The OAG will continue to listen and learn about this developing technology and the appropriate ways to encourage innovation while protecting New Yorkers.  

[1] Generative AI is a subset of artificial intelligence (AI) that generates content like text, images, audio, and video based on a prompt. Generative AI models are trained on vast data sets and have developed through advances in deep learning, a subset of machine learning. A resource to learn more about the basics of artificial intelligence and machine learning is Abail, I.E., et al. (2023). Technology Primer for Policymakers: Artificial Intelligence & Machine Learning. Belfer Center for Science and International Affairs. 
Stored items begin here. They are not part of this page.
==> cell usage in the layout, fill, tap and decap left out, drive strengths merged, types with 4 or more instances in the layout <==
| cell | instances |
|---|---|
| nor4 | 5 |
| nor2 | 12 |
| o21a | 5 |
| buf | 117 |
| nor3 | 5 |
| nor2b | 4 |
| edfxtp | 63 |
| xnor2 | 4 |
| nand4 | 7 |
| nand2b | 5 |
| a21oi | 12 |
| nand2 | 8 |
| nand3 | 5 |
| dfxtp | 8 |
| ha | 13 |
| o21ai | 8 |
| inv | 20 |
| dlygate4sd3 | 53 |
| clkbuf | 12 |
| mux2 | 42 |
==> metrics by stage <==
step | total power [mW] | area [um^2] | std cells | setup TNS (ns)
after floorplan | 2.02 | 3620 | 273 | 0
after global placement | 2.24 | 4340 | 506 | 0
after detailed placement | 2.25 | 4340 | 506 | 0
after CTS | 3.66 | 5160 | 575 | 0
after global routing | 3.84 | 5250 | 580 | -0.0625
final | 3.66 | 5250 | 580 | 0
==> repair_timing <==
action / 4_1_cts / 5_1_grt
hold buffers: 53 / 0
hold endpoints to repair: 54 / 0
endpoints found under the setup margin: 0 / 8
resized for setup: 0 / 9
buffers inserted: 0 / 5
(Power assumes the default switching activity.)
--- src/hdl/tts_pkg.sv ---
// Shared types, codes and reset values for the TCP transmit sequencer.
package tts_pkg;

   localparam int unsigned WORD_W   = 32;
   localparam int unsigned HALF_W   = 16;
   localparam int unsigned CSR_IDX_W = 3;
   localparam int unsigned RETRY_W  = 5;
   localparam int unsigned MAXR_W   = 4;

   // Saturation point of the resend counter
   localparam logic [RETRY_W-1:0] RETRY_SAT = 5'd31;

   // Reset values of the configuration registers
   localparam logic [HALF_W-1:0] RESET_REMOTE_MSS  = 16'd536;
   localparam logic [HALF_W-1:0] RESET_LOCAL_MSS   = 16'd1460;
   localparam logic [HALF_W-1:0] RESET_RTO_MS      = 16'd700;
   localparam logic [MAXR_W-1:0] RESET_MAX_RETRY   = 4'd5;
   localparam logic [WORD_W-1:0] RESET_BROKEN_MS   = 32'd600000;

   // Receive advance limit: differences at or above this count as behind
   localparam logic [WORD_W-1:0] HALF_RANGE = 32'h8000_0000;

   typedef enum logic [1:0] {
      OP_POLL     = 2'd0,
      OP_RESEND_ACK = 2'd1,
      OP_RESET    = 2'd2,
      OP_CLOSE    = 2'd3
   } op_type;

   typedef enum logic [1:0] {
      CONN_EMPTY       = 2'd0,
      CONN_SYN_RCVD    = 2'd1,
      CONN_ESTABLISHED = 2'd2,
      CONN_FIN_WAIT    = 2'd3
   } conn_type;

   typedef enum logic [1:0] {
      ACT_NONE = 2'd0,
      ACT_SEND = 2'd1,
      ACT_REAP = 2'd2
   } action_type;

   typedef enum logic [CSR_IDX_W-1:0] {
      CSR_LOCAL_ISN   = 3'd0,
      CSR_REMOTE_ISN  = 3'd1,
      CSR_REMOTE_MSS  = 3'd2,
      CSR_LOCAL_MSS   = 3'd3,
      CSR_RTO_MS      = 3'd4,
      CSR_MAX_RETRY   = 3'd5,
      CSR_BROKEN_MS   = 3'd6
   } csr_idx_type;

   typedef struct packed {
      logic [WORD_W-1:0] local_isn;
      logic [WORD_W-1:0] remote_isn;
      logic [HALF_W-1:0] remote_mss;
      logic [HALF_W-1:0] local_mss;
      logic [HALF_W-1:0] rto_ms;
      logic [MAXR_W-1:0] max_retry;
      logic [WORD_W-1:0] broken_ms;
   } cfg_type;

   // Classified request as it waits between front and back
   typedef struct packed {
      op_type            op;
      conn_type          conn;
      logic [WORD_W-1:0] rcvd;
      logic [WORD_W-1:0] peer_acked;
      logic [HALF_W-1:0] window;
      logic [WORD_W-1:0] now;
      logic [HALF_W-1:0] clip_len;
      logic              app_done;
      logic              link_broken;
   } entry_type;

   typedef struct packed {
      action_type        action;
      logic [WORD_W-1:0] seq_number;
      logic [WORD_W-1:0] ack_number;
      logic              syn_flag;
      logic              fin_flag;
      logic              rst_flag;
      logic [HALF_W-1:0] mss_option;
      logic [HALF_W-1:0] data_length;
      logic              app_query;
      logic [WORD_W-1:0] stream_position;
   } result_type;

endpackage

--- src/hdl/tts_channels.sv ---
// Handshake channels of the TCP transmit sequencer: request, result, register write.
interface tts_req_if;
   logic        valid;
   logic        ready;
   logic [1:0]  operation;
   logic [1:0]  conn_state;
   logic [31:0] bytes_received;
   logic [31:0] bytes_acked_by_peer;
   logic        peer_fin_seen;
   logic [15:0] peer_window;
   logic [31:0] now_ms;
   logic [31:0] last_receive_ms;
   logic [15:0] app_length;
   logic        app_done;

   modport source (
      output valid, operation, conn_state, bytes_received, bytes_acked_by_peer,
             peer_fin_seen, peer_window, now_ms, last_receive_ms, app_length, app_done,
      input  ready
   );
   modport sink (
      input  valid, operation, conn_state, bytes_received, bytes_acked_by_peer,
             peer_fin_seen, peer_window, now_ms, last_receive_ms, app_length, app_done,
      output ready
   );
endinterface

interface tts_rsp_if;
   logic        valid;
   logic        ready;
   logic [1:0]  action;
   logic [31:0] seq_number;
   logic [31:0] ack_number;
   logic        syn_flag;
   logic        fin_flag;
   logic        rst_flag;
   logic [15:0] mss_option;
   logic [15:0] data_length;
   logic        app_query;
   logic [31:0] stream_position;

   modport source (
      output valid, action, seq_number, ack_number, syn_flag, fin_flag, rst_flag,
             mss_option, data_length, app_query, stream_position,
      input  ready
   );
   modport sink (
      input  valid, action, seq_number, ack_number, syn_flag, fin_flag, rst_flag,
             mss_option, data_length, app_query, stream_position,
      output ready
   );
endinterface

interface tts_csr_if;
   logic        valid;
   logic        ready;
   logic [2:0]  index;
   logic [31:0] data;

   modport source (output valid, index, data, input ready);
   modport sink (input valid, index, data, output ready);
endinterface

--- src/hdl/tts_csr.sv ---
// Configuration register file of the TCP transmit sequencer.
module tts_csr
   import tts_pkg::*;
(
   input  logic          clock,
   input  logic          reset,
   tts_csr_if.sink       csr_bus,
   output cfg_type       cfg
);

   cfg_type cfg_ff;

   assign csr_bus.ready = 1'b1;
   assign cfg           = cfg_ff;

   // Write the addressed register; ignore indexes past the list
   always_ff @(posedge clock) begin
      if (reset) begin
         cfg_ff.local_isn  <= '0;
         cfg_ff.remote_isn <= '0;
         cfg_ff.remote_mss <= RESET_REMOTE_MSS;
         cfg_ff.local_mss  <= RESET_LOCAL_MSS;
         cfg_ff.rto_ms     <= RESET_RTO_MS;
         cfg_ff.max_retry  <= RESET_MAX_RETRY;
         cfg_ff.broken_ms  <= RESET_BROKEN_MS;
      end else if (csr_bus.valid) begin
         unique case (csr_idx_type'(csr_bus.index))
            CSR_LOCAL_ISN:  cfg_ff.local_isn  <= csr_bus.data;
            CSR_REMOTE_ISN: cfg_ff.remote_isn <= csr_bus.data;
            CSR_REMOTE_MSS: cfg_ff.remote_mss <= csr_bus.data[HALF_W-1:0];
            CSR_LOCAL_MSS:  cfg_ff.local_mss  <= csr_bus.data[HALF_W-1:0];
            CSR_RTO_MS:     cfg_ff.rto_ms     <= csr_bus.data[HALF_W-1:0];
            CSR_MAX_RETRY:  cfg_ff.max_retry  <= csr_bus.data[MAXR_W-1:0];
            CSR_BROKEN_MS:  cfg_ff.broken_ms  <= csr_bus.data;
            default: ;
         endcase
      end
   end

endmodule

--- src/hdl/tts_front.sv ---
// Front end: accepts requests and classifies them into queue entries.
module tts_front
   import tts_pkg::*;
(
   tts_req_if.sink   req_bus,
   input  cfg_type   cfg,
   output logic      push_valid,
   input  logic      push_ready,
   output entry_type push_entry
);

   logic [WORD_W-1:0] idle_ms;

   assign req_bus.ready = push_ready;
   assign push_valid    = req_bus.valid;

   // Work out everything that needs no connection state
   always_comb begin
      idle_ms                = req_bus.now_ms - req_bus.last_receive_ms;
      push_entry.op          = op_type'(req_bus.operation);
      push_entry.conn        = conn_type'(req_bus.conn_state);
      push_entry.rcvd        = req_bus.bytes_received;
      push_entry.peer_acked  = req_bus.bytes_acked_by_peer;
      push_entry.window      = req_bus.peer_window;
      push_entry.now         = req_bus.now_ms;
      push_entry.clip_len    = (req_bus.app_length < cfg.remote_mss) ?
                               req_bus.app_length : cfg.remote_mss;
      push_entry.app_done    = req_bus.app_done;
      push_entry.link_broken = (idle_ms >= cfg.broken_ms);
   end

endmodule

--- src/hdl/tts_queue.sv ---
// Two-entry queue between the front end and the back end.
module tts_queue
   import tts_pkg::*;
(
   input  logic      clock,
   input  logic      reset,
   input  logic      push_valid,
   output logic      push_ready,
   input  entry_type push_entry,
   output logic      pop_valid,
   input  logic      pop_ready,
   output entry_type pop_entry
);

   entry_type  slot_ff [2];
   logic       wr_ptr_ff;
   logic       rd_ptr_ff;
   logic [1:0] count_ff;
   logic       push;
   logic       pop;

   assign push_ready = (count_ff != 2'd2);
   assign pop_valid  = (count_ff != 2'd0);
   assign pop_entry  = slot_ff[rd_ptr_ff];
   assign push       = push_valid && push_ready;
   assign pop        = pop_valid && pop_ready;

   // Store the incoming entry
   always_ff @(posedge clock) begin
      if (push) begin
         slot_ff[wr_ptr_ff] <= push_entry;
      end
   end

   // Advance pointers and occupancy
   always_ff @(posedge clock) begin
      if (reset) begin
         wr_ptr_ff <= 1'b0;
         rd_ptr_ff <= 1'b0;
         count_ff  <= 2'd0;
      end else begin
         if (push) begin
            wr_ptr_ff <= ~wr_ptr_ff;
         end
         if (pop) begin
            rd_ptr_ff <= ~rd_ptr_ff;
         end
         if (push && !pop) begin
            count_ff <= count_ff + 2'd1;
         end else if (pop && !push) begin
            count_ff <= count_ff - 2'd1;
         end
      end
   end

endmodule

--- src/hdl/tts_back.sv ---
// Back end: connection state, send/resend/reap decision and result register.
module tts_back
   import tts_pkg::*;
(
   input  logic      clock,
   input  logic      reset,
   input  cfg_type   cfg,
   input  logic      pop_valid,
   output logic      pop_ready,
   input  entry_type pop_entry,
   tts_rsp_if.source rsp_bus
);

   logic [WORD_W-1:0]  bytes_sent_ff,  bytes_sent_in;
   logic [WORD_W-1:0]  acked_to_ff,    acked_to_in;
   logic               fin_sent_ff,    fin_sent_in;
   logic [WORD_W-1:0]  timer_ff,       timer_in;
   logic [RETRY_W-1:0] retry_ff,       retry_in;
   result_type         rsp_ff,         rsp_in;
   logic               rsp_valid_ff;

   logic               take;
   logic               all_acked;
   logic [WORD_W-1:0]  timer_base;
   logic [RETRY_W-1:0] retry_base;
   logic [RETRY_W-1:0] retry_bump;
   logic               rto_hit;
   logic [WORD_W-1:0]  rcv_diff;
   logic               advanced;
   logic               win_ok;
   logic [HALF_W:0]    seg_count;
   logic [WORD_W-1:0]  ack_now;
   logic [WORD_W-1:0]  seq_now;
   entry_type          e;

   assign e         = pop_entry;
   assign take      = pop_valid && (!rsp_valid_ff || rsp_bus.ready);
   assign pop_ready = !rsp_valid_ff || rsp_bus.ready;

   // Timer, resend and receive-advance checks
   always_comb begin
      all_acked  = (bytes_sent_ff == e.peer_acked);
      timer_base = all_acked ? e.now : timer_ff;
      retry_base = all_acked ? '0 : retry_ff;
      retry_bump = (retry_base < RETRY_SAT) ? retry_base + 1'b1 : retry_base;
      rto_hit    = ((e.now - timer_base) >= {{(WORD_W-HALF_W){1'b0}}, cfg.rto_ms});
      rcv_diff   = e.rcvd - acked_to_ff;
      advanced   = (rcv_diff != '0) && (rcv_diff < HALF_RANGE);
      win_ok     = ((bytes_sent_ff - e.peer_acked) < {{(WORD_W-HALF_W){1'b0}}, e.window});
      ack_now    = acked_to_ff + cfg.remote_isn;
      seq_now    = bytes_sent_ff + cfg.local_isn;
   end

   // Decide the result and the next connection state
   always_comb begin
      bytes_sent_in = bytes_sent_ff;
      acked_to_in   = acked_to_ff;
      fin_sent_in   = fin_sent_ff;
      timer_in      = timer_ff;
      retry_in      = retry_ff;
      rsp_in        = '0;
      rsp_in.action = ACT_NONE;
      seg_count     = '0;
      unique case (e.op)
         OP_POLL: begin
            priority if (e.conn == CONN_EMPTY) begin
               rsp_in.action = ACT_NONE;
            end else if (e.link_broken) begin
               rsp_in.action = ACT_REAP;
            end else if (rto_hit) begin
               retry_in = retry_bump;
               if (retry_bump > {1'b0, cfg.max_retry}) begin
                  timer_in      = timer_base;
                  rsp_in.action = ACT_REAP;
               end else begin
                  // Resend from the peer's acknowledged position
                  timer_in          = e.now;
                  rsp_in.action     = ACT_SEND;
                  rsp_in.ack_number = ack_now;
                  rsp_in.seq_number = e.peer_acked + cfg.local_isn;
                  if (e.conn == CONN_SYN_RCVD) begin
                     rsp_in.syn_flag   = 1'b1;
                     rsp_in.mss_option = cfg.local_mss;
                  end else begin
                     rsp_in.app_query       = 1'b1;
                     rsp_in.stream_position = e.peer_acked - 1'b1;
                     rsp_in.data_length     = e.clip_len;
                     if (e.app_done) begin
                        rsp_in.fin_flag = 1'b1;
                        fin_sent_in     = 1'b1;
                     end
                  end
               end
            end else begin
               // Normal send: SYN, data (with FIN when the app is done), or bare ACK; no result if nothing is due
               timer_in = timer_base;
               retry_in = retry_base;
               if (e.conn == CONN_SYN_RCVD && bytes_sent_ff == '0) begin
                  rsp_in.syn_flag   = 1'b1;
                  rsp_in.mss_option = cfg.local_mss;
               end
               if (e.conn == CONN_ESTABLISHED && !fin_sent_ff && win_ok) begin
                  rsp_in.app_query       = 1'b1;
                  rsp_in.stream_position = bytes_sent_ff - 1'b1;
                  rsp_in.data_length     = e.clip_len;
                  if (e.app_done) begin
                     rsp_in.fin_flag = 1'b1;
                     fin_sent_in     = 1'b1;
                  end
               end
               seg_count = {1'b0, rsp_in.data_length} +
                           {{HALF_W{1'b0}}, rsp_in.syn_flag} +
                           {{HALF_W{1'b0}}, rsp_in.fin_flag};
               acked_to_in   = e.rcvd;
               bytes_sent_in = bytes_sent_ff + {{(WORD_W-HALF_W-1){1'b0}}, seg_count};
               rsp_in.ack_number = e.rcvd + cfg.remote_isn;
               rsp_in.seq_number = seq_now;
               if (!advanced && seg_count == '0) begin
                  rsp_in = '0;
                  rsp_in.action = ACT_NONE;
               end else begin
                  rsp_in.action = ACT_SEND;
               end
            end
         end
         OP_RESEND_ACK, OP_RESET: begin
            rsp_in.action     = ACT_SEND;
            rsp_in.ack_number = ack_now;
            rsp_in.seq_number = seq_now;
            rsp_in.rst_flag   = (e.op == OP_RESET);
         end
         OP_CLOSE: begin
            rsp_in.action     = ACT_SEND;
            rsp_in.fin_flag   = 1'b1;
            rsp_in.ack_number = ack_now;
            rsp_in.seq_number = seq_now;
            fin_sent_in       = 1'b1;
            bytes_sent_in     = bytes_sent_ff + 1'b1;
         end
         default: ;
      endcase
   end

   // Hold connection state; advance it on each request taken
   always_ff @(posedge clock) begin
      if (reset) begin
         bytes_sent_ff <= '0;
         acked_to_ff   <= '0;
         fin_sent_ff   <= 1'b0;
         timer_ff      <= '0;
         retry_ff      <= '0;
         rsp_valid_ff  <= 1'b0;
      end else begin
         if (take) begin
            bytes_sent_ff <= bytes_sent_in;
            acked_to_ff   <= acked_to_in;
            fin_sent_ff   <= fin_sent_in;
            timer_ff      <= timer_in;
            retry_ff      <= retry_in;
            rsp_valid_ff  <= 1'b1;
         end else if (rsp_bus.ready) begin
            rsp_valid_ff  <= 1'b0;
         end
      end
   end

   // Load the result register
   always_ff @(posedge clock) begin
      if (take) begin
         rsp_ff <= rsp_in;
      end
   end

   assign rsp_bus.valid           = rsp_valid_ff;
   assign rsp_bus.action          = rsp_ff.action;
   assign rsp_bus.seq_number      = rsp_ff.seq_number;
   assign rsp_bus.ack_number      = rsp_ff.ack_number;
   assign rsp_bus.syn_flag        = rsp_ff.syn_flag;
   assign rsp_bus.fin_flag        = rsp_ff.fin_flag;
   assign rsp_bus.rst_flag        = rsp_ff.rst_flag;
   assign rsp_bus.mss_option      = rsp_ff.mss_option;
   assign rsp_bus.data_length     = rsp_ff.data_length;
   assign rsp_bus.app_query       = rsp_ff.app_query;
   assign rsp_bus.stream_position = rsp_ff.stream_position;

endmodule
[2] References to “AI tools,” “AI models,” and “AI technology” in this report may refer to traditional machine learning models or a combination of traditional machine learning and generative AI technology.

[3] Yala, A., et al. (2021, Jan. 27). Toward Robust Mammography-Based Models for Breast Cancer Risk. Science Translational Medicine, 13(578).

[4] Astor, M. (2024, May 23). Political Consultant Who Orchestrated Fake Biden Robocalls Is Indicted. The New York Times. 

[5] Nehamas, N. (2023, June 8). DeSantis Campaign Uses Apparently Fake Images to Attack Trump on Twitter. The New York Times. 

[6] Marcelo, P. (2023, May 23). Fact Focus: Fake Image of Pentagon Explosion Briefly Sends Jitters Through Stock Market. Associated Press

[7] New York City Administrative Code section 20-870 et seq.

[8] Office of Science and Technology Policy, Executive Office of the President. (2022, October). Blueprint for an AI Bill of Rights. 

[9] See note 8.

[10] New York General Business Law section 1500 et seq. The SAFE for Kids Act was being considered in the legislature at the time of the symposium and was subsequently enacted on June 20, 2024.

[11] Executive Order No. 14110, 88 Fed. Reg. 75191 (2023, October 30).

[12] California Executive Order N-12-23 (2023, September 6).

[13] Regulation (EU) 2024/1689 of the European Parliament and of the Council of 13 June 2024 laying down harmonised rules on artificial intelligence and amending Regulations (EC) No 300/2008, (EU) No 167/2013, (EU) No 168/2013, (EU) 2018/858, (EU) 2018/1139 and (EU) 2019/2144 and Directives 2014/90/EU, (EU) 2016/797 and (EU) 2020/1828 (Artificial Intelligence Act).

[14] Colorado Revised Statutes section 6-1-1706 et seq.

[15] Bipartisan Senate AI Working Group. (2024, May). Driving U.S. Innovation in Artificial Intelligence: A Roadmap for Artificial Intelligence Policy in the U.S. Senate. 

[16] Federal Trade Commission. (2024, July 23). Joint Statement on Competition in Generative AI Foundation Models and AI Products.